Endometriosis is a painful condition affecting 1.6 million women in the UK and this study explores the perspectives of health professionals when providing care and communicating the symptoms and treatments of endometriosis to patients.
Researchers
- Dr Annalise Weckesser
- Amie Randhawa
- Dr Stella Bullo (Manchester Metropolitan University)
Research background
Endometriosis, or ‘endo’, affects 1.6 million women in the UK; comparable to the number of women living with diabetes, yet there is considerably less awareness. Poor patient-practitioner communication around endo symptoms (including the stigmatised topics of painful intercourse and heavy menstruation) is a barrier to a timely diagnosis. This study would be the first UK-based research focusing on health professionals’ experiences of diagnosing and treating endo, and the first to adopt an interdisciplinary approach (combining sociology of health and critical linguistics) to do so.
Research aims
This study explores health professionals’ perspectives on providing care for and communicating with patients with (suspected) endometriosis.
Results
- Two to three publications in peer-reviewed journals in interdisciplinary social health and/or linguistics journals (e.g. Health: An Interdisciplinary Journal for the Social Study of Health, Illness and Medicine, Discourse and Communication and/or Human Reproduction)
- Two substantive funding applications: one to the NIHR’s Research for Patient Benefit programme (‘Educating Endo’ a programme for patients, practitioners and the public) and to one to Welcome Trust (to create a consortium of social endo research and identify and generate needed endo research)
- A report of progress against milestones to the HELS project review committee (including a mid-project presentation to share progress)

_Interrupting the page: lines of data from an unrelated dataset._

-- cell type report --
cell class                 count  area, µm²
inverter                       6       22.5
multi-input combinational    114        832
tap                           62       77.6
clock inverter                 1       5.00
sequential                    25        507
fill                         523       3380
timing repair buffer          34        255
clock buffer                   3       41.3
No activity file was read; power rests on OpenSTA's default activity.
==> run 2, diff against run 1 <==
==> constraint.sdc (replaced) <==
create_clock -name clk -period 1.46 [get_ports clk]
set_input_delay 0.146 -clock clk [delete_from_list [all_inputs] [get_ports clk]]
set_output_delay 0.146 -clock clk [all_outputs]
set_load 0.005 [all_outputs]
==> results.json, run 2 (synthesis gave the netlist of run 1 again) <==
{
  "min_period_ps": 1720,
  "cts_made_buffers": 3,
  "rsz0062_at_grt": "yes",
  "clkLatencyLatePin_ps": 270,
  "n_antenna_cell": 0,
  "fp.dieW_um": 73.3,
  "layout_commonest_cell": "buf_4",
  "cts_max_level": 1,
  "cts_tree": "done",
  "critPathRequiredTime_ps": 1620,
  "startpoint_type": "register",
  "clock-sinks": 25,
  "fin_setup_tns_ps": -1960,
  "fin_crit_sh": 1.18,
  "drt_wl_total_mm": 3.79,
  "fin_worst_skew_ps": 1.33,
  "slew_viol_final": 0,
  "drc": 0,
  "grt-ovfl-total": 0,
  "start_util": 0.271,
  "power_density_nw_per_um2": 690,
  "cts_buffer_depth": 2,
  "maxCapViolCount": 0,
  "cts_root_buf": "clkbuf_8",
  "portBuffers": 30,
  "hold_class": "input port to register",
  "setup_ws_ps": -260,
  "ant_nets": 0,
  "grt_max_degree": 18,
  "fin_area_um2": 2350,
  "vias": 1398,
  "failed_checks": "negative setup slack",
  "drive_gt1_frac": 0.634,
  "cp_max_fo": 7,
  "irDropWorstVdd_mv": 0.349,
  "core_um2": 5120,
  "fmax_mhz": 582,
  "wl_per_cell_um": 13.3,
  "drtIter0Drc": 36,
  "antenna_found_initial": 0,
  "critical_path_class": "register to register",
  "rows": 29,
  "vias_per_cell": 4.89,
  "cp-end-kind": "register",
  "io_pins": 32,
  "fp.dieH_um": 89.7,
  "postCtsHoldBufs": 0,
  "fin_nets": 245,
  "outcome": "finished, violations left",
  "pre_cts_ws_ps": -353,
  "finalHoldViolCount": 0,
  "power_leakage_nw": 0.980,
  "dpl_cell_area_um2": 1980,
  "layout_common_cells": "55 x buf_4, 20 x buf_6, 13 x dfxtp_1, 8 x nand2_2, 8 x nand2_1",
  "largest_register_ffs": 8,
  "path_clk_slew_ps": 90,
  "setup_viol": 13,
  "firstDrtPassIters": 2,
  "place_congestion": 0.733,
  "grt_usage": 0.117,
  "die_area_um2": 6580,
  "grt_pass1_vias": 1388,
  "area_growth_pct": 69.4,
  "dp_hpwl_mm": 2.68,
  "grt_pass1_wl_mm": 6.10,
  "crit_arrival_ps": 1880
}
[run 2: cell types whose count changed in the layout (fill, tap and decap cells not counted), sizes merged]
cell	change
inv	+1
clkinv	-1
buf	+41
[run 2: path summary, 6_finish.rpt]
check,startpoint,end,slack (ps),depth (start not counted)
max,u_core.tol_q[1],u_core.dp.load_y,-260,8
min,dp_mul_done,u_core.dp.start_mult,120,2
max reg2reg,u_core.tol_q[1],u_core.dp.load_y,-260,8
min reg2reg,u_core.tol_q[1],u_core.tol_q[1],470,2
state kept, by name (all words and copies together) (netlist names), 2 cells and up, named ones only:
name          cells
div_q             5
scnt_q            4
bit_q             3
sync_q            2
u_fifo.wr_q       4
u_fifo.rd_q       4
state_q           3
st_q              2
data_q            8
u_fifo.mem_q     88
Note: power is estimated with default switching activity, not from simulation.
===== src/rtl/dram_arb_pkg.sv =====
// Shared types and constants for the data-RAM arbiter (debug FSM states, default widths,
// starvation counter width).
package dram_arb_pkg;

  localparam int DEF_ADDR_W   = 6;
  localparam int DEF_DATA_W   = 32;
  localparam int STARVE_CNT_W = 4;

  typedef enum logic [1:0] {
    D_IDLE = 2'd0,
    D_WAIT = 2'd1,
    D_DONE = 2'd2
  } dbg_state_t;

endpackage


===== src/rtl/dram_starve_counter.sv =====
// Saturating count of consecutive cycles the CPU beat a pending debug request;
// at_limit tells the arbiter to force the debug port in.
module dram_starve_counter
  import dram_arb_pkg::*;
#(
  parameter int LIMIT = 4
) (
  input  logic clk,
  input  logic reset,
  input  logic dbg_valid,
  input  logic cpu_req,
  input  logic dbg_grant,
  output logic at_limit
);

  localparam logic [STARVE_CNT_W-1:0] LIMIT_V = STARVE_CNT_W'(LIMIT);
  localparam logic [STARVE_CNT_W-1:0] CNT_ONE = STARVE_CNT_W'(1);

  logic [STARVE_CNT_W-1:0] cnt_reg;
  logic [STARVE_CNT_W-1:0] cnt_next;

  always_comb begin
    cnt_next = cnt_reg;
    if (dbg_grant || !dbg_valid) begin
      cnt_next = '0;
    end else if (cpu_req && (cnt_reg != LIMIT_V)) begin
      cnt_next = cnt_reg + CNT_ONE;
    end
  end

  always_ff @(posedge clk) begin
    if (reset) begin
      cnt_reg <= '0;
    end else begin
      cnt_reg <= cnt_next;
    end
  end

  assign at_limit = (cnt_reg == LIMIT_V);

endmodule


===== src/rtl/dram_arbiter.sv =====
// Shares the single-port data RAM between the MEM stage (priority) and a debug/loader port.
// Define DRAM_ARB_STARVE_EN to compile in the starvation counter that forces debug grants.
module dram_arbiter
  import dram_arb_pkg::*;
#(
  parameter int ADDR_W       = DEF_ADDR_W,
  parameter int DATA_W       = DEF_DATA_W,
  parameter int STARVE_LIMIT = 4
) (
  input  logic              clk,
  input  logic              reset,
  input  logic              cpu_req,
  input  logic              cpu_we,
  input  logic [ADDR_W-1:0] cpu_addr,
  input  logic [DATA_W-1:0] cpu_wdata,
  output logic [DATA_W-1:0] cpu_rdata,
  output logic              cpu_stall,
  input  logic              dbg_valid,
  input  logic              dbg_we,
  input  logic [ADDR_W-1:0] dbg_addr,
  input  logic [DATA_W-1:0] dbg_wdata,
  output logic              dbg_ready,
  output logic              dbg_done,
  output logic [DATA_W-1:0] dbg_rdata,
  output logic [ADDR_W-1:0] ram_addr,
  output logic [DATA_W-1:0] ram_wdata,
  output logic              ram_we,
  input  logic [DATA_W-1:0] ram_rdata
);

  dbg_state_t        state_reg;
  logic              dbg_done_reg;
  logic [DATA_W-1:0] dbg_rdata_reg;
  logic              force_dbg;
  logic              dbg_grant;

  if ((STARVE_LIMIT < 1) || (STARVE_LIMIT > 15)) begin : g_bad_limit
    $error("dram_arbiter: STARVE_LIMIT must be within 1..15");
  end

`ifdef DRAM_ARB_STARVE_EN
  dram_starve_counter #(
    .LIMIT(STARVE_LIMIT)
  ) u_starve (
    .clk      (clk),
    .reset    (reset),
    .dbg_valid(dbg_valid),
    .cpu_req  (cpu_req),
    .dbg_grant(dbg_grant),
    .at_limit (force_dbg)
  );

  assign cpu_stall = dbg_grant && cpu_req;
`else
  // Without the counter debug only ever gets idle CPU slots, so the pipeline never freezes.
  assign force_dbg = 1'b0;
  assign cpu_stall = 1'b0;
`endif

  // D_DONE blocks a grant so consecutive debug accesses always leave a CPU slot between them.
  assign dbg_grant = dbg_valid && (state_reg != D_DONE) && (!cpu_req || force_dbg);
  assign dbg_ready = dbg_grant;

  assign ram_addr  = dbg_grant ? dbg_addr  : cpu_addr;
  assign ram_wdata = dbg_grant ? dbg_wdata : cpu_wdata;
  assign ram_we    = dbg_grant ? dbg_we    : (cpu_req && cpu_we);
  assign cpu_rdata = ram_rdata;

  // A reset landing while the pulse is up swallows it; the RAM write has already happened.
  assign dbg_done  = dbg_done_reg && !reset;
  assign dbg_rdata = dbg_rdata_reg;

  always_ff @(posedge clk) begin
    if (reset) begin
      state_reg     <= D_IDLE;
      dbg_done_reg  <= 1'b0;
      dbg_rdata_reg <= '0;
    end else begin
      dbg_done_reg <= dbg_grant;
      if (dbg_grant) begin
        dbg_rdata_reg <= ram_rdata;
      end
      case (state_reg)
        D_IDLE: begin
          if (dbg_grant) begin
            state_reg <= D_DONE;
          end else if (dbg_valid) begin
            state_reg <= D_WAIT;
          end
        end
        D_WAIT: begin
          if (dbg_grant) begin
            state_reg <= D_DONE;
          end else if (!dbg_valid) begin
            state_reg <= D_IDLE;
          end
        end
        D_DONE:  state_reg <= D_IDLE;
        default: state_reg <= D_IDLE;
      endcase
    end
  end

endmodule


===== config.mk =====
export PLATFORM = sky130hd
export DESIGN_NAME = dram_arbiter
export DESIGN_NICKNAME = d
export VERILOG_FILES = /design/src/rtl/dram_arb_pkg.sv /design/src/rtl/dram_starve_counter.sv /design/src/rtl/dram_arbiter.sv
export SDC_FILE = /design/constraint.sdc
export NUM_CORES = 1
export LEC_CHECK = 0
export CORE_UTILIZATION = 33
export DETAILED_ROUTE_END_ITERATION = 12
export PLACE_DENSITY = 0.93
export SYNTH_ARGS = -nofsm -noshare
export SYNTH_HDL_FRONTEND = slang
export SYNTH_SLANG_ARGS = --single-unit

===== constraint.sdc =====
create_clock -name clk -period 3.6 [get_ports clk]
set_input_delay 0.72 -clock clk [delete_from_list [all_inputs] [get_ports clk]]
set_output_delay 0.72 -clock clk [all_outputs]
set_load 0.01 [all_outputs]

==> metrics.md <==
| Metric | Value |
|---|---|
| Run status | `finished clean` |
| Worst Setup Start Kind | `input port` |
| Layout fillers | `499` |
| Htree depth | `2` |
| Total negative slack | `0 ns` |
| Max FFs per register | `32` |
| Final Hold Fails | `0` |
| Register Area | `701 um2` |
| Clock sink total | `35` |
| Crit-path leading delay family | `buffers and inverters` |
| Setup bufs post-CTS | `0` |
| Multi-input logic area | `1220 um2` |
| Syn Inst Count | `225` |
| Longest Clk Path Bufs | `2` |
| DR vias/cell | `4.47` |
| Area delta synth->final | `91.8%` |
| Die footprint | `7230 um2` |
| Die width | `85.0 um` |
| IO buf count | `218` |
| Residual DRC | `0` |
| Synth Cell Area | `2280 um2` |
| Post-Syn Area per Cell | `10.1 um2` |
| Maximum fanout along the worst path | `15` |
| Ports | `220` |
| Seq/Total Area, Yosys | `0.308` |
| CTS-repair resized insts | `0` |
| DRT iter0 DRCs | `22` |
| Die Y-Extent | `85.0 um` |
| # rows | `29` |
| Initial antenna violation count | `0` |
| Worst path cell trace | `clkdlybuf4s50_1 > nand3b_4 > buf_4 > mux2_2 > clkdlybuf4s50_1` |
| Met1 Use GR | `0.209` |
| Most common cell after layout, fill and taps aside | `clkdlybuf4s50_1` |
| Drt wl/cell | `15.2 um` |
| Total gr overflow | `0` |
| First-pass GRT wire length | `11.2 mm` |
| Seq cells post-synth | `35` |
| GRT Util Overall | `0.195` |
| Worst Clk Skew | `0.00831 ns` |
| Clock slew at reported path FFs | `0.07 ns` |
| Worst path max stage delay | `0.52 ns` |
| Hold Crit Class | `reg -> reg` |
| Worst skew pair latency | `0.28 ns` |
| Max Cap Viol | `0` |
| Met3 usage | `0.0399` |
| Crit path kind | `in -> out` |
| Worst VDD drop | `0.274 mV` |
| CP required | `2.88 ns` |
| Arr. time, crit path | `2.51 ns` |
| Setup-failing EPs final | `0` |
| Most frequent cells in the layout | `clkdlybuf4s50_1 (218), nand2b_1 (65), mux2_2 (38)` |
| Hold Worst Slack | `0.451 ns` |
| Cell variety after synth | `16` |
| CTS Buf Count | `5` |
| Core area | `6490 um2` |
| RSZ-0062 raised after global routing | `no` |
| Fin crit period | `3.23 ns` |
| ANT nets after route | `0` |
| TritonCTS clock tree | `yes` |
| DR pass1 iterations | `4` |
| Leak pwr | `1.64 nW` |
| Cell mode on critical path | `clkdlybuf4s50_1` |
| Starting Density | `0.350` |
| Busiest grt layer | `met2` |
| Routed WL | `7.37 mm` |
| HPWL after detailed placement | `5.97 mm` |
| GP Congestion | `0.849` |
| CP bufs+invs | `3` |
| Hold_buf cts | `0` |
| Fin crit share | `0.896` |
| Worst Setup End Kind | `output port` |
| Antenna diode count | `0` |
| M2 GR Usage | `0.388` |
| Largest net degree at the start of global routing | `68` |
| Nets | `521` |
| Share of layout cells above drive strength 1 | `0.127` |
| Vias in the first global route | `2,272` |
| Critical-path top delay cell | `clkdlybuf4s50_1` |
| Max Clock Freq | `310 MHz` |
| Root buffer cell | `clkbuf_8` |
| Count of final max-slew check failures | `0` |
| Vias | `2,167` |
| Cell Pwr Density | `277 nW/um2` |
| Syn_nets | `339` |
| YS warnings | `0` |
-- stage by stage --
step | instance area, um2 | power (W) | util | setup slack, ns | std cells
after CTS | 4360 | 0.00123 | 0.672 | 0.370 | 485
final | 4360 | 0.00121 | 0.672 | 0.374 | 485
after global routing | 4360 | 0.00127 | 0.672 | 0.318 | 485
after global placement | 4250 | 0.000851 | 0.654 | 0.400 | 477
after detailed placement | 4250 | 0.000860 | 0.654 | 0.375 | 477
after floorplan | 2280 | 0.000605 | - | 1.49 | 225
-- routing by layer --
metal  share of wire  vias up
li1                -     1075
met1            0.37      987
met2            0.56       97
met3           0.064        8
met4           0.012        0
met5               0        -
-- power breakdown --
part           leakage (nW)  internal, W  total [W]  switching [W]
clock network        0.0612     0.000224   0.000361       0.000137
registers             0.286     0.000407   0.000417     0.00000976
logic                  1.29     0.000293   0.000434       0.000140
total                  1.64     0.000924    0.00121       0.000287
-- Yosys cell counts, drive strengths merged --
master	instances	share of area
buf	40	0.14
nor2	1	0.0016
clkbuf	7	0.012
nand3b	1	0.0088
nor2b	1	0.0028
a22o	1	0.0038
nor4b	1	0.0038
mux2i	32	0.14
mux2	38	0.19
conb	1	0.0016
inv	1	0.0038
dfxtp	35	0.31
nand2b	65	0.18
nor4bb	1	0.0044
-- final timing paths --
| kind | startpoint | endpoint | slack [ns] | cells past startpoint |
|---|---|---|---|---|
| hold / removal | state_reg[1] | state_reg[1] | 0.45 | 1 |
| setup reg to reg | state_reg[0] | dbg_rdata[2] | 1.98 | 6 |
| hold reg to reg | state_reg[1] | state_reg[1] | 0.45 | 1 |
| setup / recovery | cpu_req | ram_wdata[2] | 0.37 | 5 |
-- logic make-up (layout without fill, tap and decap cells) --
family,Yosys count,count (layout),synth area share
and+or+nand+nor,70,70,0.200
AOI/OAI and AO/OA,1,1,0.00385
DFF,35,35,0.308
buffers and inverters,48,231,0.158
muxes,70,70,0.329
other,1,1,0.00165
-- final cells by class --
class	count	share of cell area
Multi-Input combinational cell	142	0.279
Tap cell	77	0.0221
Clock buffer	6	0.0189
Timing Repair Buffer	222	0.510
Inverter	1	0.00201
Clock inverter	2	0.00803
Sequential cell	35	0.161
No activity file was read; power rests on OpenSTA's default activity.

- A final report with recommendations in an accessible, shareable format to be distributed widely to health practitioners and a final report for research participants, PPI members and all stakeholders
- Joint BCU, MMU and Endo UK press release
- Presentations at HELS, BCU and MMU conferences and key national conferences (BSA’s Medical Sociology, Endometriosis UK’s ‘Endometriosis Research Now’ 2020 conference, and/or one practitioner conference)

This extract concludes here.